The appeals court made it clear that the attorney general’s support was not the determining factor.

“We have no obligation to accept concessions of error,” the court said, adding that its independent examination of “the unique circumstances of this case” led to the decision.

Mr. Copeland was riding in a car that was being chased by police and crashed. Officers took the gun from Mr. Copeland, who was not allowed to carry a firearm because of a robbery conviction.

A trooper testified at trial that the gun was a semiautomatic pistol. Mr. Copeland was convicted and sentenced to five years in prison.

However, tests conducted by the Virginia Department of Forensic Science later determined the weapon was a gas gun, which uses compressed gas to fire a round. State law defines a firearm as an instrument “intended to expel a projectile by means of an explosion.”

In a letter supporting Mr. Copeland’s petition for an innocence writ, Senior Assistant Attorney General Leah A. Darron conceded that “petitioner is incarcerated on an offense he legally could not commit.”

Before 2004, Virginia law required inmates to present any newly discovered evidence of innocence within three weeks after sentencing. The “21-day rule” was widely regarded as the strictest in the nation.

The General Assembly carved out an exception for DNA evidence in 2002. Two years later, legislators eliminated the deadline for newly discovered non-biological evidence. But they required petitioners to demonstrate that “no rational trier of fact could have found proof of guilt beyond a reasonable doubt.”

The steady stream of rejections that preceded Mr. Copeland’s petition prompted some legal experts and inmate advocates to question whether the standard was too tough. A spokesman for Attorney General Robert F. McDonnell said the Copeland case should put those concerns to rest.

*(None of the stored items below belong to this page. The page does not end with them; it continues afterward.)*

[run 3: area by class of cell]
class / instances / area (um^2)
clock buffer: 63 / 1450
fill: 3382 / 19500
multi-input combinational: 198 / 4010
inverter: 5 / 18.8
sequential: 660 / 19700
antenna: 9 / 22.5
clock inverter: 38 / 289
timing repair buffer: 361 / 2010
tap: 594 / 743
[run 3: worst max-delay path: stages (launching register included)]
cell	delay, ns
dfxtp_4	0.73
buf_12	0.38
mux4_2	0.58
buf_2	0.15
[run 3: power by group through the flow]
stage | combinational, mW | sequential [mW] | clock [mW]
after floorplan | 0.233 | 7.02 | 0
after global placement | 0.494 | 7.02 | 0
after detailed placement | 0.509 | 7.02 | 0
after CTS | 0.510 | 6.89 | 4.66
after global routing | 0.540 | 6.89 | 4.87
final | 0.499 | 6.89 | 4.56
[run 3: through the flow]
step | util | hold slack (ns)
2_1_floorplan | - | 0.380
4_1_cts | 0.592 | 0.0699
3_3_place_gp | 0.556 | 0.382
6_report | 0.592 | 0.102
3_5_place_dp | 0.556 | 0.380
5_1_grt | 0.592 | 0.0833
--- src/rtl/cpu_types_pkg.sv ---
// Shared CPU types: opcodes, register fields, instruction field helpers and hazard FSM states.
package cpu_types_pkg;

  localparam int unsigned WORD_W   = 32;
  localparam int unsigned OPCODE_W = 6;
  localparam int unsigned REG_W    = 5;

  typedef logic [WORD_W-1:0] word_t;
  typedef logic [REG_W-1:0]  regbits_t;

  typedef enum logic [OPCODE_W-1:0] {
    RTYPE = 6'h00,
    BEQ   = 6'h04,
    BNE   = 6'h05,
    LW    = 6'h23,
    SW    = 6'h2b,
    HALT  = 6'h3f
  } opcode_t;

  typedef enum logic [1:0] {
    RUN    = 2'd0,
    DWAIT  = 2'd1,
    HALTED = 2'd2
  } hazard_state_t;

  function automatic logic [OPCODE_W-1:0] get_op(input word_t instr);
    return instr[31:26];
  endfunction

  function automatic regbits_t get_rs(input word_t instr);
    return instr[25:21];
  endfunction

  function automatic regbits_t get_rt(input word_t instr);
    return instr[20:16];
  endfunction

endpackage
==> src/rtl/serial_frame_ctrl_pkg.sv <==
// -----------------------------------------------------------------------------
// serial_frame_ctrl_pkg
//   Shared definitions for the serial frame controller and its consumers.
//   The MITM decision logic imports this package so that it decodes the
//   controller state and word_idx width consistently.
//   Contents:
//     ST_*        3-bit state encodings
//     state_t     controller state type built on those encodings
//     cnt_width() width of word_idx/word_count for a given MAX_WORDS
// -----------------------------------------------------------------------------
package serial_frame_ctrl_pkg;

    localparam logic [2:0] ST_IDLE  = 3'd0;
    localparam logic [2:0] ST_ARM   = 3'd1;
    localparam logic [2:0] ST_WAIT  = 3'd2;
    localparam logic [2:0] ST_FULL  = 3'd3;
    localparam logic [2:0] ST_ABORT = 3'd4;

    typedef enum logic [2:0] {
        IDLE  = ST_IDLE,
        ARM   = ST_ARM,
        WAIT  = ST_WAIT,
        FULL  = ST_FULL,
        ABORT = ST_ABORT
    } state_t;

    // word_count must be able to hold MAX_WORDS itself, hence the +1.
    function automatic int cnt_width(input int max_words);
        return $clog2(max_words + 1);
    endfunction

endpackage
<file path="src/rtl/nco_pkg.sv">
// Shared constants, waveform codes, voice control payload and FSM encoding for the polyphonic NCO.
package nco_pkg;

  localparam int unsigned CODE_W   = 14;
  localparam int unsigned LUT_AW   = 8;
  localparam logic [CODE_W-1:0] MIDSCALE = 14'd8192;

  localparam logic [1:0] WAVE_SINE   = 2'd0;
  localparam logic [1:0] WAVE_SQUARE = 2'd1;
  localparam logic [1:0] WAVE_SAW    = 2'd2;
  localparam logic [1:0] WAVE_TRI    = 2'd3;

  // Per-voice control fields written alongside the frequency word
  typedef struct packed {
    logic [1:0] mode;
    logic       en;
  } voice_ctl_t;

  typedef enum logic [1:0] {
    ST_IDLE  = 2'd0,
    ST_SWEEP = 2'd1,
    ST_DONE  = 2'd2
  } state_t;

endpackage

</file>
<file path="src/rtl/nco_wave_gen.sv">
// Combinational waveform shaper shared by all voices.
// Ports: ph (top 14 phase bits), mode (waveform select), sample (14-bit offset binary).
module nco_wave_gen
  import nco_pkg::*;
(
  input  logic [13:0]       ph,
  input  logic [1:0]        mode,
  output logic [CODE_W-1:0] sample
);

  logic [13:0] sine_val;
  logic [12:0] tri_t;

  sine_lut u_sine_lut (
    .addr (ph[13:14-LUT_AW]),
    .data (sine_val)
  );

  always_comb begin
    tri_t  = ph[12:0];
    sample = sine_val;
    case (mode)
      WAVE_SINE:   sample = sine_val;
      WAVE_SQUARE: sample = ph[13] ? 14'd0 : 14'd16383;
      WAVE_SAW:    sample = ph;
      WAVE_TRI:    sample = {(ph[13] ? ~tri_t : tri_t), 1'b0};
      default:     sample = sine_val;
    endcase
  end

endmodule

</file>
<file path="src/rtl/sine_lut.sv">
// Sine table, 256 entries x 14 bits, offset binary around 8192.
// Each half period is a parabola p*(128-p) scaled to a peak of 8191.
// Ports: addr (phase index), data (sample).
module sine_lut (
  input  logic [7:0]  addr,
  output logic [13:0] data
);

  logic [6:0]  p;
  logic [7:0]  q;
  logic [14:0] prod;
  logic [25:0] scaled;
  logic [12:0] mag;

  always_comb begin
    p      = addr[6:0];
    q      = 8'd128 - {1'b0, p};
    prod   = 15'(p) * 15'(q);
    scaled = 26'(prod) * 26'd8191;
    mag    = 13'(scaled >> 12);
    data   = addr[7] ? (14'd8192 - 14'(mag)) : (14'd8192 + 14'(mag));
  end

endmodule

</file>
<file path="src/rtl/nco_poly.sv">
// Multi-voice NCO: one shaper time-shared over a sweep of N_VOICES cycles per sample,
// voices mixed into one offset-binary code.
// Ports: clk, rst (sync, active-high); cfg_we/cfg_idx/cfg_fcw/cfg_mode/cfg_en voice config;
//        next_sample trigger; code/code_valid mixed output; busy sweep flag; overrun sticky flag.
module nco_poly
  import nco_pkg::*;
#(
  parameter int unsigned N_VOICES = 4,
  parameter int unsigned PA_W     = 24
) (
  input  logic                                      clk,
  input  logic                                      rst,
  input  logic                                      cfg_we,
  input  logic [((N_VOICES > 1) ? $clog2(N_VOICES) : 1)-1:0] cfg_idx,
  input  logic [PA_W-1:0]                           cfg_fcw,
  input  logic [1:0]                                cfg_mode,
  input  logic                                      cfg_en,
  input  logic                                      next_sample,
  output logic [13:0]                               code,
  output logic                                      code_valid,
  output logic                                      busy,
  output logic                                      overrun
);

  localparam int unsigned IDX_W = (N_VOICES > 1) ? $clog2(N_VOICES) : 1;
  localparam int unsigned SH    = $clog2(N_VOICES);
  localparam int unsigned ACC_W = 15 + SH;

  logic [PA_W-1:0]  pa_q  [N_VOICES];
  logic [PA_W-1:0]  fcw_q [N_VOICES];
  voice_ctl_t       ctl_q [N_VOICES];

  state_t                    state_q, state_d;
  logic [IDX_W-1:0]          vidx_q, vidx_d;
  logic signed [ACC_W-1:0]   acc_q, acc_d;
  logic signed [ACC_W-1:0]   contrib, acc_sum;
  logic [CODE_W-1:0]         code_q, code_d;
  logic                      code_valid_q, code_valid_d;
  logic                      busy_q, busy_d;
  logic                      overrun_q, overrun_d;
  logic                      pa_adv;
  logic [CODE_W-1:0]         sample;

  nco_wave_gen u_wave_gen (
    .ph     (pa_q[vidx_q][PA_W-1 -: 14]),
    .mode   (ctl_q[vidx_q].mode),
    .sample (sample)
  );

  // Next-state, mixing and output decode
  always_comb begin
    state_d      = state_q;
    vidx_d       = vidx_q;
    acc_d        = acc_q;
    code_d       = code_q;
    code_valid_d = 1'b0;
    overrun_d    = overrun_q;
    pa_adv       = 1'b0;
    contrib      = ctl_q[vidx_q].en ?
                   ($signed(ACC_W'(sample)) - $signed(ACC_W'(MIDSCALE))) : '0;
    acc_sum      = acc_q + contrib;

    case (state_q)
      ST_IDLE: begin
        if (next_sample) begin
          state_d = ST_SWEEP;
          vidx_d  = '0;
          acc_d   = '0;
        end
      end
      ST_SWEEP: begin
        acc_d  = acc_sum;
        pa_adv = ctl_q[vidx_q].en;
        if (vidx_q == IDX_W'(N_VOICES - 1)) begin
          // Registered here so the code is presented during the DONE cycle
          state_d      = ST_DONE;
          code_d       = MIDSCALE + CODE_W'(acc_sum >>> SH);
          code_valid_d = 1'b1;
        end else begin
          vidx_d = vidx_q + IDX_W'(1);
        end
      end
      ST_DONE: state_d = ST_IDLE;
      default: state_d = ST_IDLE;
    endcase

    if (next_sample && (state_q != ST_IDLE)) overrun_d = 1'b1;
    busy_d = (state_d != ST_IDLE);
  end

  // State, voice and output registers
  always_ff @(posedge clk) begin
    if (rst) begin
      state_q      <= ST_IDLE;
      vidx_q       <= '0;
      acc_q        <= '0;
      code_q       <= MIDSCALE;
      code_valid_q <= 1'b0;
      busy_q       <= 1'b0;
      overrun_q    <= 1'b0;
      for (int i = 0; i < int'(N_VOICES); i++) begin
        pa_q[i]  <= '0;
        fcw_q[i] <= '0;
        ctl_q[i] <= '{mode: WAVE_SINE, en: 1'b0};
      end
    end else begin
      state_q      <= state_d;
      vidx_q       <= vidx_d;
      acc_q        <= acc_d;
      code_q       <= code_d;
      code_valid_q <= code_valid_d;
      busy_q       <= busy_d;
      overrun_q    <= overrun_d;
      if (cfg_we) begin
        fcw_q[cfg_idx] <= cfg_fcw;
        ctl_q[cfg_idx] <= '{mode: cfg_mode, en: cfg_en};
      end
      // Sweep reads old cfg values because both updates are non-blocking
      if (pa_adv) pa_q[vidx_q] <= pa_q[vidx_q] + fcw_q[vidx_q];
    end
  end

  assign code       = code_q;
  assign code_valid = code_valid_q;
  assign busy       = busy_q;
  assign overrun    = overrun_q;

endmodule

</file>
<file path="config.mk">
export PLATFORM = sky130hd
export DESIGN_NAME = nco_poly
export DESIGN_NICKNAME = d
export VERILOG_FILES = /design/src/rtl/nco_pkg.sv /design/src/rtl/nco_wave_gen.sv /design/src/rtl/sine_lut.sv /design/src/rtl/nco_poly.sv
export SDC_FILE = /design/constraint.sdc
export NUM_CORES = 1
export LEC_CHECK = 0
export CAP_MARGIN = 20
export CORE_UTILIZATION = 63
export CTS_CLUSTER_SIZE = 40
export DETAILED_ROUTE_END_ITERATION = 7
export HOLD_SLACK_MARGIN = 0.08
export PLACE_DENSITY = 0.9
export RECOVER_POWER = 25
export SYNTH_ARGS = -nofsm -noshare
export SYNTH_HDL_FRONTEND = slang
export SYNTH_SLANG_ARGS = --single-unit
</file>
<file path="constraint.sdc">
create_clock -name clk -period 16.9 [get_ports clk]
set_input_delay 2.535 -clock clk [delete_from_list [all_inputs] [get_ports clk]]
set_output_delay 2.535 -clock clk [all_outputs]
set_load 0.01 [all_outputs]
</file>
Yosys cells after proc, flatten, opt, wreduce, memory -nomap -nowiden
Memories as Yosys holds them, arrays and structs flattened. A register that Yosys moved wholly into a read port is not among the register bits.
Cells that the tools add are included.
{ "totals": {"ram_bits": 204, "elab_cells": 80, "memories": 3, "register_bits": 38, "input_bits": 33, "output_inout_bits": 17} }
{ "mem_list": {"columns": ["memory", "depth", "width", "read_ports", "rd_clocked_by_memory_dff", "write_ports", "line", "source"], "rows": [
  ["fcw_q", 4, 24, 1, 1, 4, "nco_poly.sv:30", "logic [PA_W-1:0] fcw_q [N_VOICES];"],
  ["pa_q", 4, 24, 1, 1, 4, "nco_poly.sv:29", "logic [PA_W-1:0] pa_q [N_VOICES];"],
  ["ctl_q", 4, 3, 1, 1, 4, "nco_poly.sv:31", "voice_ctl_t ctl_q [N_VOICES];"]
]} }
{ "op_classes": {"mux": 38, "n_mul": 2, "reduce_logical": 13, "add_sub_neg": 8, "bitwise_logic": 2, "eq_ne": 7} }
{ "op_table": {"columns": ["cell", "count"], "rows": [
  ["14-bit case mux with 4 select lines", 1],
  ["24-bit 2-to-1 mux", 2],
  ["24-bit OR reduction", 2],
  ["17-bit 2-to-1 mux", 2],
  ["17-bit case mux with 2 select lines", 1],
  ["14-bit 2-to-1 mux", 2],
  ["2-bit 2-to-1 mux", 13],
  ["15-bit by 13-bit multiplier with 25-bit output (second input constant)", 1],
  ["24-bit adder", 1],
  ["17-bit adder", 1],
  ["7-bit by 8-bit multiplier with 15-bit output", 1],
  ["14-bit by 14-bit subtractor with 15-bit output (second input constant)", 1],
  ["14-bit by 13-bit adder with 14-bit output (first input constant)", 1],
  ["14-bit adder (first input constant)", 1],
  ["14-bit by 13-bit subtractor with 14-bit output (first input constant)", 1],
  ["1-bit 2-to-1 mux", 13],
  ["13-bit 2-to-1 mux", 1],
  ["13-bit NOT", 1],
  ["2-bit case mux with 2 select lines", 2],
  ["8-bit by 7-bit subtractor with 8-bit output (first input constant)", 1],
  ["2-bit equality test (second input constant)", 3],
  ["2-bit nonzero test", 3],
  ["2-bit by 1-bit equality test with 1-bit output (second input constant)", 2],
  ["2-bit zero test", 2],
  ["other kinds (9)", 11]
]} }

Longest topological paths before layout
Gate-level depths: netlist of run 1.
{ "logic_depth": {"word_depth": 10, "ltp_mapped": 59, "ltp_nobuf": 57} }

By module
A second synthesis of run 1 with hierarchy kept.
{ "unflattened": {"cells_unflattened": 1665, "area_unflattened_um2": 18630.4} }
{ "modules_own_cells": {"columns": ["module", "seq_area_each_um2", "cells_per_inst", "instances", "area_each_um2"], "rows": [
  ["nco_poly", 6906.6, 951, 1, 12037.8],
  ["sine_lut", 0.0, 649, 1, 5982.0],
  ["nco_wave_gen", 0.0, 65, 1, 610.6]
]} }

Least setup slack after synthesis of run 1
OpenSTA, ideal clock, no wires.
{ "synth_timing": {"path_kind": "register to register", "from": "reg with a tool-made name", "to": "reg acc_q[14]", "stages_incl_launch_ff": 56, "synth_period_minus_slack_ns": 13.657, "setup_slack_ns": 3.243, "arrival_ns": 13.529, "t_required_ns": 16.772, "setup_ns": 0.128, "path_buffers": 3, "path_cell_list": "dfxtp_1 > clkbuf_1 > buf_1 > mux4_2 > clkbuf_1 > inv_1 > ha_1 > nor3b_1 > ha_1 > nor2b_1 > fa_1 > inv_1 > fa_1 > inv_1 > fa_1 > inv_1 > fa_1 > inv_1 > [20 not listed] > and2_1 > o21a_1 > a2111oi_2 > nor2_1 > xor2_1 > or4_4 > o21ai_0 > xor2_1 > a221oi_1 > ha_1 > nand3_1 > nand2_1 > a41o_1 > o41ai_1 > o21ai_0 > xor2_1 > a22oi_1 > nor2_1"} }
{ "synth_rtl": {"columns": ["item", "line", "source"], "rows": [
  ["end signal: assignment", "nco_poly.sv:96", "acc_q <= '0;"],
  ["end signal: assignment", "nco_poly.sv:109", "acc_q <= acc_d;"],
  ["end: declaration", "nco_poly.sv:35", "logic signed [ACC_W-1:0] acc_q, acc_d;"]
]} }

==> flow_summary_export.csv, run 1 <==
group,metric,value,unit
logic_synthesis,yosys.area.top_type,"edfxtp_1",
sta,finalCritPeriodShare,88.6,%
floorplanning,die_w,171,um
clock_network,clock_sinks,243,
logic_synthesis,avgSynthCellArea,11.1,um2
setup_path,critical_path.slowest_cell,"buf_4",
min_path,hold_depth,2,
setup_path,worst_setup_path_end_kind,"flop",
placement,hpwl,28.6,mm
run_status,status,"complete, but fails checks",
route,wirelength,40.1,mm
logic_synthesis,synth_area,0.0179,mm2
sta,worst_pin_slew,2.00,ns
sta,hold_viol_final,0,
grt,antenna_found_initial,0,
placement,place_ws,2.23,ns
setup_path,cpPeakStageDelay,0.73,ns
route,antenna_left,0,
sta,max_freq,66.8,MHz
route,drcViolationCount,0,
floorplanning,die_h,171,um
layout,multi_input_area,0.0100,mm2
grt,grt_pass1_wl,65.1,mm
placement,placed_area,0.0188,mm2
setup_path,cp_max_fo,42,
placement,routabilityCongestion,0.966,
route,via_per_inst,5.96,
grt,busiest_layer,"met2",
clock_network,ctsResizeCount,0,
sta,grt_setup_unrepaired,"false",
logic_synthesis,ys_seq_area_share,38.5,%
grt,met2_usage,49.6,%
sta,clock_skew,0.0119,ns
sta,setup_ws,1.92,ns
sta,max_slew_margin,-33.2,%
grt,grt_pass1_vias,12800,
placement,portBuffers,49,
floorplanning,die-area,0.0292,mm2
floorplanning,initial_core_util,64.2,%
clock_network,clk_pin_slew,0.06,ns
logic_synthesis,yosys_warnings,0,
grt,grtUsageMet3,3.31,%
floorplanning,rows,61,
layout,layout-drive-gt1-share,6.67,%
setup_path,start_kind,"flop",
logic_synthesis,yosysUniqueCellTypes,65,
logic_synthesis,ys_ff_latch,243,
sta,setup_tns,0,ns
setup_path,cp.required,17.22,ns
grt,use_met1,37.7,%
grt,grt_max_degree,50,
setup_path,worstSetupPathType,"flop to flop",
clock_network,cts_setup_buffers,0,
setup_path,ff2ff_path_depth,54,
sta,setup_viol,0,
route,drt_pre_antenna_iters,6,
route,drt-wirelength-per-cell,19.6,um
sta,finalMaxSlewViolations,127,
logic_synthesis,synth_edf_count,204,
min_path,hp-class,"flop to flop",
clock_network,cts_made_buffers,23,
layout,fin_area,0.0195,mm2
sta,period_needed,14.98,ns
layout,fillers,1908,
setup_path,arrival,15.30,ns
clock_network,htree_levels,1,
logic_synthesis,ys_async_sr_fraction,0,%
logic_synthesis,syn_inst,1617,
layout,final_cell_mix,"inv_1, edfxtp_1, nor2_1",
floorplanning,pin_count,50,
logic_synthesis,synth_ff_type,"edfxtp_1",
grt,grt-ovfl-total,0,
clock_network,cts_root_buf,"clkbuf_16",
layout,antenna_cells,0,
run,cap_violations,4,
run_status,failed_checks,"capacitance limit, slew limit",
clock_network,ctsHoldBuffers,0,
layout,seq_area,0.00691,mm2
floorplanning,core,0.0279,mm2
clock_network,clk_path_buf_depth,3,
route,drt-initial-drc-count,964,
layout,area_growth,8.63,%
clock_network,clk_latency,0.54,ns
logic_synthesis,synth_top_area_share,34.1,%
route,num_vias,12200,
layout,mostFrequentLayoutCell,"inv_1",
grt,track_usage,28.9,%
logic_synthesis,yosys-top-cells-area,"edfxtp_1, fa_1, ha_1",
clock_network,cts_tree,"built",
layout,nets,1946,
layout make-up:
class,count,share of cell area (%)
clock buffer,28,3.21
sequential,243,35.5
timing repair buffer,59,2.81
clock inverter,14,0.437
multi-input combinational,1106,51.5
inverter,215,4.14
tap,378,2.43
worst max-delay path: cells and delay by family (launching register included):
kind | cells | cell delay (ns)
AOI/OAI and AO/OA | 20 | 4.62
DFF | 1 | 0.49
and+or+nand+nor | 7 | 1.41
muxes | 1 | 0.27
adders and majority gates | 14 | 6.10
xor gates and xnor gates | 2 | 0.39
buffers and inverters | 10 | 1.45
cells by family (layout without fill, tap and decap cells):
kind of cell,count (synthesis),after routing,synth area share (%)
AO/OA/AOI/OAI,233,233,8.68
XOR/XNOR,74,74,3.61
adder cells (fa/ha/maj),265,265,23.9
buffers and inverters,273,316,5.71
flip-flops,243,243,38.5
multiplexers,55,55,6.51
other,2,7,0.0419
AND/OR/NAND/NOR,472,472,13.0
through the flow:
stage / instances / hold WS [ns] / util, %
2_1_floorplan: 1622 / 0.462 / -
3_5_place_dp: 2001 / 0.447 / 67.3
3_3_place_gp: 2001 / 0.433 / 67.3
6_report: 2043 / 0.456 / 69.8
5_1_grt: 2043 / 0.471 / 69.8
4_1_cts: 2043 / 0.455 / 69.9
synthesized netlist by cell type (39+ instances only):
cell type / number
a21oi_1: 56
and2_1: 121
clkbuf_1: 53
dfxtp_1: 39
edfxtp_1: 204
fa_1: 130
ha_1: 135
inv_1: 215
mux4_2: 49
nand2_1: 63
nor2_1: 176
o21ai_0: 46
xnor2_1: 44
flip-flops by register name, indices dropped and copies added, names as in the netlist, named ones only:
name	count
ctl_q	12
acc_q	16
state_q	2
code	14
busy	1
fcw_q	96
vidx_q	2
pa_q	96
overrun	1
code_valid	1
routing by layer:
metal / up-vias / routed length, um
met2: 498 / 20200
met4: 0 / 1320
met3: 119 / 2510
met1: 5990 / 16100
met5: - / 0
li1: 5575 / -
worst paths after layout:
check | end | slack, ns | start
worst max-delay path | acc_q[15] | 1.92 | flop
worst min-delay path | code[8] | 0.46 | code[8]
worst max register to register | acc_q[15] | 1.92 | flop
worst min register to register | code[8] | 0.46 | code[8]
Power of run 1 is left out: the tool's default activity adds up to more than one toggle a clock period on the data nets, which glitch-free logic cannot reach.
==> inputs of run 2 (changes only) <==
GPL_TIMING_DRIVEN = 0   (was default)
==> flow_summary_export.csv, run 2 (synthesis results as in run 1) <==
group,metric,value,unit
setup_path,critical_path.slowest_cell,"clkbuf_1",
sta,max_slew_margin,36.5,%
min_path,hp-class,"flop to flop",
sta,hold_viol_final,0,
floorplanning,rows,61,
floorplanning,die_h,171,um
grt,track_usage,30.2,%
setup_path,cpPeakStageDelay,0.74,ns
clock_network,ctsHoldBuffers,0,
min_path,holdCritStartpoint,"code[9]",
clock_network,htree_levels,1,
min_path,min_to,"code[9]",
route,drt_pre_antenna_iters,5,
grt,grt-ovfl-total,0,
clock_network,clk_latency,0.53,ns
route,drcViolationCount,0,
clock_network,ctsResizeCount,0,
floorplanning,core,0.0279,mm2
setup_path,r2r-end,"acc_q[14]",
grt,antenna_found_initial,1,
route,antenna_left,0,
placement,placed_area,0.0190,mm2
setup_path,arrival,16.19,ns
layout,mostFrequentLayoutCell,"inv_1",
clock_network,cts_root_buf,"clkbuf_16",
sta,clock_skew,0.0210,ns
sta,period_needed,15.81,ns
layout,layout-drive-gt1-share,6.47,%
setup_path,r2r_slack,1.09,ns
clock_network,cts_made_buffers,22,
layout,final_cell_mix,"inv_1, edfxtp_1, nor2_1",
setup_path,ff2ff_path_depth,55,
clock_network,cts_setup_buffers,0,
sta,max_freq,63.3,MHz
placement,hpwl,30.4,mm
layout,nets,1999,
route,via_per_inst,6.06,
sta,finalCritPeriodShare,93.5,%
layout,antenna_cells,0,
layout,fin_area,0.0197,mm2
clock_network,cts_tree,"built",
clock_network,clock_sinks,243,
floorplanning,die-area,0.0292,mm2
setup_path,worst_setup_path_end_kind,"flop",
sta,worst_pin_slew,0.953,ns
run,cap_violations,0,
layout,area_growth,9.90,%
clock_network,clk_pin_slew,0.07,ns
floorplanning,pin_count,50,
clock_network,clk_path_buf_depth,3,
layout,top_regs,"fcw_q (96), pa_q (96), acc_q (16)",
setup_path,path_common_cell,"inv_1",
route,wirelength,41.8,mm
sta,setup_viol,0,
placement,routabilityCongestion,0.956,
setup_path,cp.required,17.29,ns
setup_path,cp_max_fo,10,
layout,layoutNonFillerInstCount,2094,
min_path,hold_depth,2,
grt,grt_pass1_vias,13400,
placement,portBuffers,49,
placement,dp_cells,2055,
setup_path,start_kind,"flop",
setup_path,worstSetupPathType,"flop to flop",
floorplanning,initial_core_util,64.2,%
grt,grt_max_degree,28,
route,drt-initial-drc-count,1349,
sta,setup_tns,0,ns
route,num_vias,12700,
grt,grt_pass1_wl,67.6,mm
route,drt-wirelength-per-cell,20.0,um
sta,finalMaxSlewViolations,0,
floorplanning,die_w,171,um
sta,grt_setup_unrepaired,"false",
run_status,status,"finished clean",
==> run 2: cell types whose count changed in the layout (fill, tap and decap cells not counted), sizes merged <==
cell | before | now
clkinv | 10 | 13
inv | 217 | 216
clkinvlp | 2 | 1
clkbuf | 32 | 79
dlygate4sd3 | 0 | 18
bufinv | 0 | 1
buf | 7 | 8
clkdlybuf4s50 | 48 | 31
==> run 2: cell type report <==
cell class / count / area (um2)
fillers: 1857 / 8220
flip-flops and latches: 243 / 6910
clock buffers: 23 / 554
multi-input cells: 1106 / 10000
clock inverters: 16 / 130
plain buffers: 57 / 218
inverters: 215 / 807
repair buffers: 56 / 599
well taps: 378 / 473
==> run 2: worst max-delay path, delay by kind of cell, from the launching register on <==
family	cells	cell delay (ns)
adder cells (fa/ha/maj)	13	5.86
AO/OA/AOI/OAI	15	4.08
AND/OR/NAND/NOR	11	1.95
buffers and inverters	11	1.89
XOR/XNOR	4	0.89
flip-flops	1	0.70
multiplexers	1	0.28
==> run 2: how the worst max path moves through the flow <==
| stage | depth (start not counted) | from | endpoint | slack, ns |
|---|---|---|---|---|
| 2_1_floorplan | 55 | flop | acc_q[14] | 3.24 |
| 3_3_place_gp | 55 | flop | acc_q[14] | 1.01 |
| 3_5_place_dp | 55 | flop | acc_q[14] | 0.61 |
| 4_1_cts | 55 | flop | acc_q[14] | 0.37 |
| 5_1_grt | 54 | flop | acc_q[14] | 0.03 |
| 6_report | 55 | flop | acc_q[14] | 1.09 |
==> run 2: metal layers <==
layer	global-route usage, %	share of wire [%]
met1	36.8	37
met3	4.23	7.9
met2	52.9	51
met4	14.3	4.4
met5	0	0.031
==> run 2: stage by stage <==
stage | util [%] | worst slack (ns) | hold slack, ns
final | 70.6 | 1.09 | 0.452
after global routing | 70.6 | 0.0322 | 0.473
after CTS | 70.6 | 0.369 | 0.455
after detailed placement | 68.1 | 0.611 | 0.446
after global placement | 67.7 | 1.01 | 0.438
after floorplan | - | 3.24 | 0.462
Power of run 2 is left out for the same reason.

“The court’s decision today demonstrates that the criminal justice system works,” said the spokesman, J. Tucker Martin. “This law has made the system even stronger.”

Kathleen Ortiz, the Chesapeake public defender who represented Mr. Copeland, said it will take more cases to establish the law’s parameters.

“I hope the ruling encourages more people to try this,” she said. “There has to be a more concerted effort to test the limits.”

L. Steven Emmert, chairman of the Virginia State Bar’s Appellate Practice Subcommittee, said legislators deliberately set a tough standard to discourage clogging the court docket with frivolous petitions.

Despite the court’s ruling, Mr. Copeland will not be set free right away. He pleaded guilty to federal charges of carjacking and conspiracy to commit robbery and was sentenced on April 1 to 10 years in federal prison. He was returned to state custody to serve his five-year sentence on the firearms conviction before serving his federal sentence.

Ms. Ortiz said she will try to get the time Mr. Copeland served on his state conviction taken off of his federal prison term.